■ Exercise material ■

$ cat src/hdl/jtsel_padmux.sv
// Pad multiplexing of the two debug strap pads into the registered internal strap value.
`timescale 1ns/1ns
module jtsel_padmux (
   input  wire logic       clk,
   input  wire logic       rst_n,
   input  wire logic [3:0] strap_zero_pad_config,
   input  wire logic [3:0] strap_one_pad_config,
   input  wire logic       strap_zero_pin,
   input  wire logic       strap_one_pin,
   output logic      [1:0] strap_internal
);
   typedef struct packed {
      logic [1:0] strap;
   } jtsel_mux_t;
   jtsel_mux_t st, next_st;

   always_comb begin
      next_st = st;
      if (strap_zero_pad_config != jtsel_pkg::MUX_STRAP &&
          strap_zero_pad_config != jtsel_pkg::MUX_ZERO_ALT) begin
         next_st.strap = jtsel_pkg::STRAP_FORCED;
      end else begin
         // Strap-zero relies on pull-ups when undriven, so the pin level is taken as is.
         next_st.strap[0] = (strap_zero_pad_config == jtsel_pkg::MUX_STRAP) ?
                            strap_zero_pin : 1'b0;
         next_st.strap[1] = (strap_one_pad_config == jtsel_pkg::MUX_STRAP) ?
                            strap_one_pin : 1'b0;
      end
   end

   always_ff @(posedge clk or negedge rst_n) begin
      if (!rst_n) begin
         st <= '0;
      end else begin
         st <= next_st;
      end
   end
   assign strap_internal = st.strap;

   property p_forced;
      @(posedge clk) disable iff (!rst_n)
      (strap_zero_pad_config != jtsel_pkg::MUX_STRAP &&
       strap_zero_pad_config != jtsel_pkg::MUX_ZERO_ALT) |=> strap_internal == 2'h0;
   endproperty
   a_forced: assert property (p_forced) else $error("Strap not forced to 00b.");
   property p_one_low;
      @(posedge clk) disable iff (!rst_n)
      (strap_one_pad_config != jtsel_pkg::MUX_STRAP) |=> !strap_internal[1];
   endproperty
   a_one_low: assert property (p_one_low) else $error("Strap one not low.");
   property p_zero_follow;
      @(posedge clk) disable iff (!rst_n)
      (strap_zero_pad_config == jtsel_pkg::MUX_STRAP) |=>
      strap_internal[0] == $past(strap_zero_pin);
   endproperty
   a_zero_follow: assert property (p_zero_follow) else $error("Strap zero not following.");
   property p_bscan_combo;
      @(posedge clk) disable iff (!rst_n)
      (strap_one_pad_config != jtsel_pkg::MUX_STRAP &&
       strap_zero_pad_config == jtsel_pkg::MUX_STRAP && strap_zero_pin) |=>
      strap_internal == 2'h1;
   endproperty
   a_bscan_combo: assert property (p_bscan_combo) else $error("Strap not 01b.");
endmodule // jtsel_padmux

* * *

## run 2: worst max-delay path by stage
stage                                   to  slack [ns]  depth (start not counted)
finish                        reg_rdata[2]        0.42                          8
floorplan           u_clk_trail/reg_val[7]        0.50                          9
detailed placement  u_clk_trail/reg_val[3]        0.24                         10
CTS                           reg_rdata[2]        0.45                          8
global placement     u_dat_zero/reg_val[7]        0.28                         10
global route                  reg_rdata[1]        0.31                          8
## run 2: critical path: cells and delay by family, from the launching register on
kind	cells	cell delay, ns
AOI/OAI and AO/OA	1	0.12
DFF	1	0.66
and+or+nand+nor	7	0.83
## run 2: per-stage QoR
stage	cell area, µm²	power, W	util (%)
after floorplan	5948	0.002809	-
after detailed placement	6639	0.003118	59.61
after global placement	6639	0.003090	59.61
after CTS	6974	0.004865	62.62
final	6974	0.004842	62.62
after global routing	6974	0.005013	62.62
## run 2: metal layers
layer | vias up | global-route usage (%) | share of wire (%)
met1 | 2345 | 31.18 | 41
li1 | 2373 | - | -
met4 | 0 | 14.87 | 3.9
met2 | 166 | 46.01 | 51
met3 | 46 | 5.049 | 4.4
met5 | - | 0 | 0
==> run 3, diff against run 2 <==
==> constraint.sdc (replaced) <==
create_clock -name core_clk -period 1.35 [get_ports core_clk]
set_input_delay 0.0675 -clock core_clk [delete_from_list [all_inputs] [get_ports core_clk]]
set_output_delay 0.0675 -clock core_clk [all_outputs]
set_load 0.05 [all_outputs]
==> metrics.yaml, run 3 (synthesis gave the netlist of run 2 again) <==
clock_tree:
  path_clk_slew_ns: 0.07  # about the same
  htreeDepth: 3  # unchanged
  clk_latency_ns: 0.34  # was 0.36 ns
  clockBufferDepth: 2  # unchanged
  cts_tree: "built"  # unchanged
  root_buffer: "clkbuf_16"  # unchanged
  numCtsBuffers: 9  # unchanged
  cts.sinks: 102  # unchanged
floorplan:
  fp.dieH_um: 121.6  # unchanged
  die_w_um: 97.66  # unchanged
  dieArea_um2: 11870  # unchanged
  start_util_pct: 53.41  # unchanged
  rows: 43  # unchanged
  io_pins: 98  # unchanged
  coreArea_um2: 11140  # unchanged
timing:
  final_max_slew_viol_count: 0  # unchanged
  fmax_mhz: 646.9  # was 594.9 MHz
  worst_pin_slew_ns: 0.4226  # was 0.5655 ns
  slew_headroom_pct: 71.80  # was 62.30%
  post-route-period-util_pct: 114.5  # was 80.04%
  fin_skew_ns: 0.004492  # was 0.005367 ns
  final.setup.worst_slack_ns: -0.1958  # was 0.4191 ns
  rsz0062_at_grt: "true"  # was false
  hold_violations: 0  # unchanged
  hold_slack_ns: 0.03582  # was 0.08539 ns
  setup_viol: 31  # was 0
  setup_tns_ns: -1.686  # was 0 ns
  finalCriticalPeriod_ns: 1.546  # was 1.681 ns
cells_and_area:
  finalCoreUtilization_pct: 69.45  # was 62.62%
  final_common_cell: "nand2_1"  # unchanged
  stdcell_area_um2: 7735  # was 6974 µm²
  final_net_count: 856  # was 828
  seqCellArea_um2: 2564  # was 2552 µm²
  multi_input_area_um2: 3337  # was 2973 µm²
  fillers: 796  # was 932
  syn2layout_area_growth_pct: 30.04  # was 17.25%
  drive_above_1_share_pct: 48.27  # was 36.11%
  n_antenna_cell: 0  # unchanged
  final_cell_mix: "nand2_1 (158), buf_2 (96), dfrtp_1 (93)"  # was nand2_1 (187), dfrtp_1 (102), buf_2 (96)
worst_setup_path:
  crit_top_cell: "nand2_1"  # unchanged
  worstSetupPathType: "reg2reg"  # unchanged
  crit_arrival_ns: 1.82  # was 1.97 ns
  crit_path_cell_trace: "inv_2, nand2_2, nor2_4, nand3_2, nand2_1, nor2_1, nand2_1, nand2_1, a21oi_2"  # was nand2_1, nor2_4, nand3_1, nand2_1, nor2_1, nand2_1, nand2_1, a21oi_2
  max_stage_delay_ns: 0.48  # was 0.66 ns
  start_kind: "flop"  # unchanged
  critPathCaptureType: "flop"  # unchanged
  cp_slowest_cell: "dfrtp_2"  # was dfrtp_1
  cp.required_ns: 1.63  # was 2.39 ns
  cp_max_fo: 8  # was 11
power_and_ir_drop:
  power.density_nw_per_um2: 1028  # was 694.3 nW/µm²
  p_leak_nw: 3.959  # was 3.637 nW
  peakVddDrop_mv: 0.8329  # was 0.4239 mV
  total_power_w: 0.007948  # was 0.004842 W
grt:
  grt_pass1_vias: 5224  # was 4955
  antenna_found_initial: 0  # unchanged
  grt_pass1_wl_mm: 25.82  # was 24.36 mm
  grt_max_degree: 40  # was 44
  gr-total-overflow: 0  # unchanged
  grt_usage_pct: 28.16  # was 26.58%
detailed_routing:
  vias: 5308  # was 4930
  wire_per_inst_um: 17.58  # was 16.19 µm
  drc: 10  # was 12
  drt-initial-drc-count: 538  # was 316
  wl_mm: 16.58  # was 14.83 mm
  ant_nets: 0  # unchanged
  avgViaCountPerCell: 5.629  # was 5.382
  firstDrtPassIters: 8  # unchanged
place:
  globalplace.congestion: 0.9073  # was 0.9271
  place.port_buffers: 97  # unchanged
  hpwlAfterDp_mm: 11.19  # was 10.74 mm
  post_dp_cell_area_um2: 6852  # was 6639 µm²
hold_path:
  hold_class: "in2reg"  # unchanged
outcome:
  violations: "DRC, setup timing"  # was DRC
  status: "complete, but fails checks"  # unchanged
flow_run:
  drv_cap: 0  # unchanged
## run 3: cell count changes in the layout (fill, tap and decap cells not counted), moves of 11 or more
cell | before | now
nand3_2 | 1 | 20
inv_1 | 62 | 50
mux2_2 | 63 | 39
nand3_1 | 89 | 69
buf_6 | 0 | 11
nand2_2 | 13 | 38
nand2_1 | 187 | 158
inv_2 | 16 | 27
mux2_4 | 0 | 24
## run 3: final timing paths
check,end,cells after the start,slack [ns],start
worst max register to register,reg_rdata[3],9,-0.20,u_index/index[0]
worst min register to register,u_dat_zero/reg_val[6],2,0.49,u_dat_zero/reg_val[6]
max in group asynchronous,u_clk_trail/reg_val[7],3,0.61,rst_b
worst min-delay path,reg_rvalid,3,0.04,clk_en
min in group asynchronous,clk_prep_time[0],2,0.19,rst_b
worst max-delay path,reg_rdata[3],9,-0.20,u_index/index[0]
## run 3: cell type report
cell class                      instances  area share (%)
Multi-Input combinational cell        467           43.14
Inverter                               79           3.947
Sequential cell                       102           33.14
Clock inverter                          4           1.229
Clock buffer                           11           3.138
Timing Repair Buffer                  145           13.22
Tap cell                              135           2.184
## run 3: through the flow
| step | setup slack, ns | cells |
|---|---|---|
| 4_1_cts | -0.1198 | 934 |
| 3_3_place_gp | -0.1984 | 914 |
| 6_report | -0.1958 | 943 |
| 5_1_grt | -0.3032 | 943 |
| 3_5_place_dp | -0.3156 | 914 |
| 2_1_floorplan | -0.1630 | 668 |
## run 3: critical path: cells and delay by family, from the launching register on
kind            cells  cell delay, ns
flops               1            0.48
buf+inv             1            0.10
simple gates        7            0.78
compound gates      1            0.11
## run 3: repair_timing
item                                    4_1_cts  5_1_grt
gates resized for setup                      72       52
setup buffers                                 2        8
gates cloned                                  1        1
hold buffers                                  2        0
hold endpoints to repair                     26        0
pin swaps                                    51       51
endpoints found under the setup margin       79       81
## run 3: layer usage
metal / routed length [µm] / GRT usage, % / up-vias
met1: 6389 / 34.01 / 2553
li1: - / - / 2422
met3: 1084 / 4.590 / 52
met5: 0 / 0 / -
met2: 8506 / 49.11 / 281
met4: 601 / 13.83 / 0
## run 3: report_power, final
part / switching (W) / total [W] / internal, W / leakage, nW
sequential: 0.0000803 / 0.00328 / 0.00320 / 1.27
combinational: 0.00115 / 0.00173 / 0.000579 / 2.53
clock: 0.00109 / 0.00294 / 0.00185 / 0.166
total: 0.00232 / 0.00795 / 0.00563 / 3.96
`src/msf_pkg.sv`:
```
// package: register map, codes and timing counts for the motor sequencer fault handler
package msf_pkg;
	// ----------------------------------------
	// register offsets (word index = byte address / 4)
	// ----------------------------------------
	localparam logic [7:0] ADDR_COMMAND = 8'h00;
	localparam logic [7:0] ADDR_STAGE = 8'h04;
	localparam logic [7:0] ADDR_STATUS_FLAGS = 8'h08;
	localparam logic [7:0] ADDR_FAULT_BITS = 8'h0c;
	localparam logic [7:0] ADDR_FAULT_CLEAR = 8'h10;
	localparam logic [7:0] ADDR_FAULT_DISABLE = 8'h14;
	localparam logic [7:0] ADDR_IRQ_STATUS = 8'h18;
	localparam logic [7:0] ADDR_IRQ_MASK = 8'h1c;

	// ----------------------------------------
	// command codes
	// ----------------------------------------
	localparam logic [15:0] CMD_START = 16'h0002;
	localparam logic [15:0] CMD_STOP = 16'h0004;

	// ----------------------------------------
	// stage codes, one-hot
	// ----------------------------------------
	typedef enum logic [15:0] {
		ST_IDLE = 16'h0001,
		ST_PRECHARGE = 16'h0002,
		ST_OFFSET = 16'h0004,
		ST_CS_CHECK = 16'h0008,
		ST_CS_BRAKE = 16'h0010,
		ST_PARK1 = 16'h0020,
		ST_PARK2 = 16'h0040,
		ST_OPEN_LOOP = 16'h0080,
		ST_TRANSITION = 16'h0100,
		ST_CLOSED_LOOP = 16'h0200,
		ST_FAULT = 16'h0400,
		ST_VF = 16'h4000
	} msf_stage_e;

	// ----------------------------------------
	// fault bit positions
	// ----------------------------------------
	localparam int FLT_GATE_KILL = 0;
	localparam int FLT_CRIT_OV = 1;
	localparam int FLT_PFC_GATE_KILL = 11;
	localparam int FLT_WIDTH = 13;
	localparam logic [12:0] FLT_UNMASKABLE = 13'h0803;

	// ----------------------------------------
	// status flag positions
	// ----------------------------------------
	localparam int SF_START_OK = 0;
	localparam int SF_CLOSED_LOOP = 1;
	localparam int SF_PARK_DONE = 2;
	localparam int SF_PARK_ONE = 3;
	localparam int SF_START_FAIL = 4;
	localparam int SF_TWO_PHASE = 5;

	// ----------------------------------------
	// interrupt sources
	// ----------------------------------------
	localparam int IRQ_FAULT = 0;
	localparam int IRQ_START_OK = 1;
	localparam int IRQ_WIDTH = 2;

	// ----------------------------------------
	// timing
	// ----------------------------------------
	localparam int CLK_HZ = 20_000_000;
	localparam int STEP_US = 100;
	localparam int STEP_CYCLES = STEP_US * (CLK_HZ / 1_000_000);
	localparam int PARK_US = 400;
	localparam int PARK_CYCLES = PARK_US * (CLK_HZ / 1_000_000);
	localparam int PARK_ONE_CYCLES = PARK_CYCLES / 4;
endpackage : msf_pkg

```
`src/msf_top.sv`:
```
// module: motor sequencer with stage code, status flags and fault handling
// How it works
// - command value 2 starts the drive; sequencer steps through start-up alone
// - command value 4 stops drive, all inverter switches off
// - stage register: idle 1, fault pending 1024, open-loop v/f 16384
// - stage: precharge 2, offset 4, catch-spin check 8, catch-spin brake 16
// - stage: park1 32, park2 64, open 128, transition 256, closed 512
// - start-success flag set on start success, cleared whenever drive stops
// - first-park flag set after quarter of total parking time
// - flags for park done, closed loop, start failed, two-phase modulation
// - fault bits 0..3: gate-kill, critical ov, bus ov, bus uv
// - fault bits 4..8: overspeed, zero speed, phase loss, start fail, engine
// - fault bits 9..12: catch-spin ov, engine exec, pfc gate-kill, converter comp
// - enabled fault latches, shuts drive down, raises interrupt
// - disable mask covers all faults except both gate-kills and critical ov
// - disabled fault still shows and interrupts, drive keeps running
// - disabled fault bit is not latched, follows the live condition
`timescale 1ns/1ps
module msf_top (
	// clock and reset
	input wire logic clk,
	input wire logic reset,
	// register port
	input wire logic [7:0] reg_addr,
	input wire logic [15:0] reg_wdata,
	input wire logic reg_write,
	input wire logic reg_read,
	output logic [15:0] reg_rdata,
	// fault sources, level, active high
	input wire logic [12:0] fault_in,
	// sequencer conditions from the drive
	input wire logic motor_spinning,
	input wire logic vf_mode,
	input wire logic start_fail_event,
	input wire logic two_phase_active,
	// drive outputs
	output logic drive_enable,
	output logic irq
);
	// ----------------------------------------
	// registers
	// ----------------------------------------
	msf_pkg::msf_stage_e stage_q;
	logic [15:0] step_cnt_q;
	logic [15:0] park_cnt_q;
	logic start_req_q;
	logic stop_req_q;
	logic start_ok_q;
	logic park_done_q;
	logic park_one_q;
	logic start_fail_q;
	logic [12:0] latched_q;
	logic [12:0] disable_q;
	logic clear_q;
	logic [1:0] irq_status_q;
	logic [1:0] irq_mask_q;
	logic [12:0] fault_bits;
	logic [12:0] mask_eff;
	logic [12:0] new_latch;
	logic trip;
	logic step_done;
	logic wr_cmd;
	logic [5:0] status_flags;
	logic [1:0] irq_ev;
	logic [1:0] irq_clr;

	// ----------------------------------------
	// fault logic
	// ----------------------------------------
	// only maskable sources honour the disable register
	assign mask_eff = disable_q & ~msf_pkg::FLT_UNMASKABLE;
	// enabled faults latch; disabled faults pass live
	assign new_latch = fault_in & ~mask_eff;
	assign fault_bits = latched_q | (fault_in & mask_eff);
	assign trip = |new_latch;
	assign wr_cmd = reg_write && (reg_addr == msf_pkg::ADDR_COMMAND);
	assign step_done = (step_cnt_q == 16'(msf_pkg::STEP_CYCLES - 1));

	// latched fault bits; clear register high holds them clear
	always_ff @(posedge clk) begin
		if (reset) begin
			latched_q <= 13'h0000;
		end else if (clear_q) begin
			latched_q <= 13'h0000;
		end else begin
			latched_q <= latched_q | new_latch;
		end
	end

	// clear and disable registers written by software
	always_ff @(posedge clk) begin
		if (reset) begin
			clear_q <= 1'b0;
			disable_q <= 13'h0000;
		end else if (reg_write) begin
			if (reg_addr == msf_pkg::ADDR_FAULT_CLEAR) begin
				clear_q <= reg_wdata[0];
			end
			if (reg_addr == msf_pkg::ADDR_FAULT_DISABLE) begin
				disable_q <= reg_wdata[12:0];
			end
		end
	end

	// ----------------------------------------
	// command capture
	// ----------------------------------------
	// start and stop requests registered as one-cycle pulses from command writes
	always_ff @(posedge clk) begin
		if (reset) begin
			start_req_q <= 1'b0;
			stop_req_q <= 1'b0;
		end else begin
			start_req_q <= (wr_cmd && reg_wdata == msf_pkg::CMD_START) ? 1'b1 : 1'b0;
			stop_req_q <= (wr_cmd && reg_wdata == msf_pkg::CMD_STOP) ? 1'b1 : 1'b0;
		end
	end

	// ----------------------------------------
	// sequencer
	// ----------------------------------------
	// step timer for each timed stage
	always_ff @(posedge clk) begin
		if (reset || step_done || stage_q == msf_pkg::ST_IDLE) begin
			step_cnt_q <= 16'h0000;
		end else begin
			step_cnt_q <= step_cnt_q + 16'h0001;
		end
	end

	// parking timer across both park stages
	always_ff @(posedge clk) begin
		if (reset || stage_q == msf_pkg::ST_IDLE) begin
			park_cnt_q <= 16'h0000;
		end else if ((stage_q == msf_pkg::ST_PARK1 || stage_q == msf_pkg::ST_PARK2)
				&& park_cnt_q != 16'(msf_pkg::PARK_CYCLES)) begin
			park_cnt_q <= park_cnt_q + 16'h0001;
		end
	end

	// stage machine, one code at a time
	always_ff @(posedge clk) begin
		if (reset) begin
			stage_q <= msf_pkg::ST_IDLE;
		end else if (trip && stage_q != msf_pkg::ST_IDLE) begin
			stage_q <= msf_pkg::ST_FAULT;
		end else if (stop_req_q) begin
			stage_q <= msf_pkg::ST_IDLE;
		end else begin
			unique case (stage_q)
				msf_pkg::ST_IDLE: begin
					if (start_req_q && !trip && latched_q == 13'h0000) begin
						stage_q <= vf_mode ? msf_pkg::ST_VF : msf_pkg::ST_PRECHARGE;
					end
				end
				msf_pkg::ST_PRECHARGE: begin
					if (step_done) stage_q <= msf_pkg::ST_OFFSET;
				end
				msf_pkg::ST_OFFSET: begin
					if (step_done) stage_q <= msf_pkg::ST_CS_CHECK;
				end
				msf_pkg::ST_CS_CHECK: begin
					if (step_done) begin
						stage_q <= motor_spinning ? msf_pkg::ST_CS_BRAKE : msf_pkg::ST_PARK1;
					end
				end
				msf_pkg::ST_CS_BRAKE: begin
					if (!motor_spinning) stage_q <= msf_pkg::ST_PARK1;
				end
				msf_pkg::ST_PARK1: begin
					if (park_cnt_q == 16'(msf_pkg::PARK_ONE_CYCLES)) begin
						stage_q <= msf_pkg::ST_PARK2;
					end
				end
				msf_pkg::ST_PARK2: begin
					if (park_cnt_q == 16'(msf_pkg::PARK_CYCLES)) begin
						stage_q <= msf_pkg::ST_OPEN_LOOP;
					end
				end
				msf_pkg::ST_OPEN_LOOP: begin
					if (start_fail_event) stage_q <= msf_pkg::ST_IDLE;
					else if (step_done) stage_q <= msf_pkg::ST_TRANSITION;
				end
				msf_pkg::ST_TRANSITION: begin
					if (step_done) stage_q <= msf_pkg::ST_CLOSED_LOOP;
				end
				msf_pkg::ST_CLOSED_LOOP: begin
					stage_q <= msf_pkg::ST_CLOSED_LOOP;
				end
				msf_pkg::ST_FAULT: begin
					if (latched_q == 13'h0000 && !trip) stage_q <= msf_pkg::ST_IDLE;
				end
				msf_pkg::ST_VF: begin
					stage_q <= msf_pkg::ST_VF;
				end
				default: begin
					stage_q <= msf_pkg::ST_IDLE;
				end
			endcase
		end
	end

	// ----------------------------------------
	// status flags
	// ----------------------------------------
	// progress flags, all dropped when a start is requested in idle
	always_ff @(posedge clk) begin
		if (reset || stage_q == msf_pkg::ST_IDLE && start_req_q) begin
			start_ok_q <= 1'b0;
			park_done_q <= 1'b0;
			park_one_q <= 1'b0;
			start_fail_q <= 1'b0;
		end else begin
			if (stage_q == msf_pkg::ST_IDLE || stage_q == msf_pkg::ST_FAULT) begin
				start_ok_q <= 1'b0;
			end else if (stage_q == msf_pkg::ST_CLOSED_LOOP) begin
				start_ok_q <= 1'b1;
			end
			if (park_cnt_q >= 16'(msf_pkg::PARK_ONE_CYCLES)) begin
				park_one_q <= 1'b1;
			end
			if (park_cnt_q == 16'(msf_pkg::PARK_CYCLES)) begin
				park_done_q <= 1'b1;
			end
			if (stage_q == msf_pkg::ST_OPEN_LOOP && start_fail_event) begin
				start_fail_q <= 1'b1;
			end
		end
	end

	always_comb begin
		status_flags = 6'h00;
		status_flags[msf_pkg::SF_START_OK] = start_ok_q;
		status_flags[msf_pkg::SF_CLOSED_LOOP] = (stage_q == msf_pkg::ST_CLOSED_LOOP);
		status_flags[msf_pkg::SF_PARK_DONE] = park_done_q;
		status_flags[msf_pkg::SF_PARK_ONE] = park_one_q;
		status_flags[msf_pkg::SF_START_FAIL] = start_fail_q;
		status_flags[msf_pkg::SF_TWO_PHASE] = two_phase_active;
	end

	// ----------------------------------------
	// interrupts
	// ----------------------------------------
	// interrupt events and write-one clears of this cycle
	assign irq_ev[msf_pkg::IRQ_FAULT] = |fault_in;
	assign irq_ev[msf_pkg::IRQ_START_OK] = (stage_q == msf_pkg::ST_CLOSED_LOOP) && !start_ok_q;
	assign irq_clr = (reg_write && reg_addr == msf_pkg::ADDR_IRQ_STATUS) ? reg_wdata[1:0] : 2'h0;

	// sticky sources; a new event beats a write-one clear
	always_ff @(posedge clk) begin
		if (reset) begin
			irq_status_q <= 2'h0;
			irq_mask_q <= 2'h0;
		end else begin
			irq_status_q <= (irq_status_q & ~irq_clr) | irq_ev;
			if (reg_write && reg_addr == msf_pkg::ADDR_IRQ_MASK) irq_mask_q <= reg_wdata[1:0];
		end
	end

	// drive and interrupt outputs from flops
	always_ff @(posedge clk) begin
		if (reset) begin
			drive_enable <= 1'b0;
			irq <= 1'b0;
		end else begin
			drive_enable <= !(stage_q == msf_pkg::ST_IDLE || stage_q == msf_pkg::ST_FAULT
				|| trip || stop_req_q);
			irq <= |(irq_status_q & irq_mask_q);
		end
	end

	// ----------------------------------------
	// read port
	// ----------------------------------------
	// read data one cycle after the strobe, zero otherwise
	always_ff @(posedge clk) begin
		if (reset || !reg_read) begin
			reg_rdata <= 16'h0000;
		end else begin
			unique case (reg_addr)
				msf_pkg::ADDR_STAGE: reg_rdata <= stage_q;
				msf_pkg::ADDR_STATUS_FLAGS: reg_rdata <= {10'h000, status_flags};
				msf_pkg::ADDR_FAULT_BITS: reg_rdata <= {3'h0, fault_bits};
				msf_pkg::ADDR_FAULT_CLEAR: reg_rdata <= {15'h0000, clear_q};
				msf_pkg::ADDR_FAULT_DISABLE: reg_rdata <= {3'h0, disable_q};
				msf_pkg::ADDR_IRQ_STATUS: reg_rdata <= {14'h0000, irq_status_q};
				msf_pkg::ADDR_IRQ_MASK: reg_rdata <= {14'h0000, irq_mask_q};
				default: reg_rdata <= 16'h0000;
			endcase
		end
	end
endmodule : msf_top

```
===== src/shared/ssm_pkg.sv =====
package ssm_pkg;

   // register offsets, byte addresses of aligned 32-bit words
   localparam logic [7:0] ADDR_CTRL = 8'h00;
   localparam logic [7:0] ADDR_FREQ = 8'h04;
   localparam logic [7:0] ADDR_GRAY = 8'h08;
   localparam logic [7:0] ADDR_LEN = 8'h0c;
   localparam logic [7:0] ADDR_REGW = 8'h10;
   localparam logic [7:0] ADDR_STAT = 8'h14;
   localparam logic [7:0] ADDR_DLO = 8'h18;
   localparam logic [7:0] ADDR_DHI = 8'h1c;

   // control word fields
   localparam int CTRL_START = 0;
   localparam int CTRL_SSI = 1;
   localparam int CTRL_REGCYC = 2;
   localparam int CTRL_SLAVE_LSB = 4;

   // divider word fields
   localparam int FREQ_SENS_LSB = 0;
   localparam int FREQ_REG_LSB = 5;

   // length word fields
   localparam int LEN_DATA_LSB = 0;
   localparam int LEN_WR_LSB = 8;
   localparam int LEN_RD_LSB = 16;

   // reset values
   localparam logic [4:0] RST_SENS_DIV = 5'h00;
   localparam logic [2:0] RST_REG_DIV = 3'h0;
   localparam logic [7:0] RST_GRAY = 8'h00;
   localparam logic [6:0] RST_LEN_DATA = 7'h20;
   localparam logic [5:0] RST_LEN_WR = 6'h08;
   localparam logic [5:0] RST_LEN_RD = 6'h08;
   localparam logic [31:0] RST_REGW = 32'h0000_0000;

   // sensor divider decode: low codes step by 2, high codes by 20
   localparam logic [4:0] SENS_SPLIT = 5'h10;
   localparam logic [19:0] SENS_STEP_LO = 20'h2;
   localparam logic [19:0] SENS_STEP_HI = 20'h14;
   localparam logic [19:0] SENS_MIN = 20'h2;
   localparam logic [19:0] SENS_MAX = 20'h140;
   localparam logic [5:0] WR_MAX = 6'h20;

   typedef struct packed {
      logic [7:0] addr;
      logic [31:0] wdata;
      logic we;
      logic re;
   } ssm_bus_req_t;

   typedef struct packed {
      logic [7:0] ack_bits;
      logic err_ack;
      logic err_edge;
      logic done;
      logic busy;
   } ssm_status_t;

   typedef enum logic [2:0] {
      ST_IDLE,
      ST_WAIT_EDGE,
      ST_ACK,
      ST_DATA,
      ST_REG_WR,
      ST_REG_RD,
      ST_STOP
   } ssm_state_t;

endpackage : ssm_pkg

■ To do ■
Your task is to gather all lines from the entries above that hold the word "family".

■ Written reply ■
## run 2: critical path: cells and delay by family, from the launching register on
## run 3: critical path: cells and delay by family, from the launching register on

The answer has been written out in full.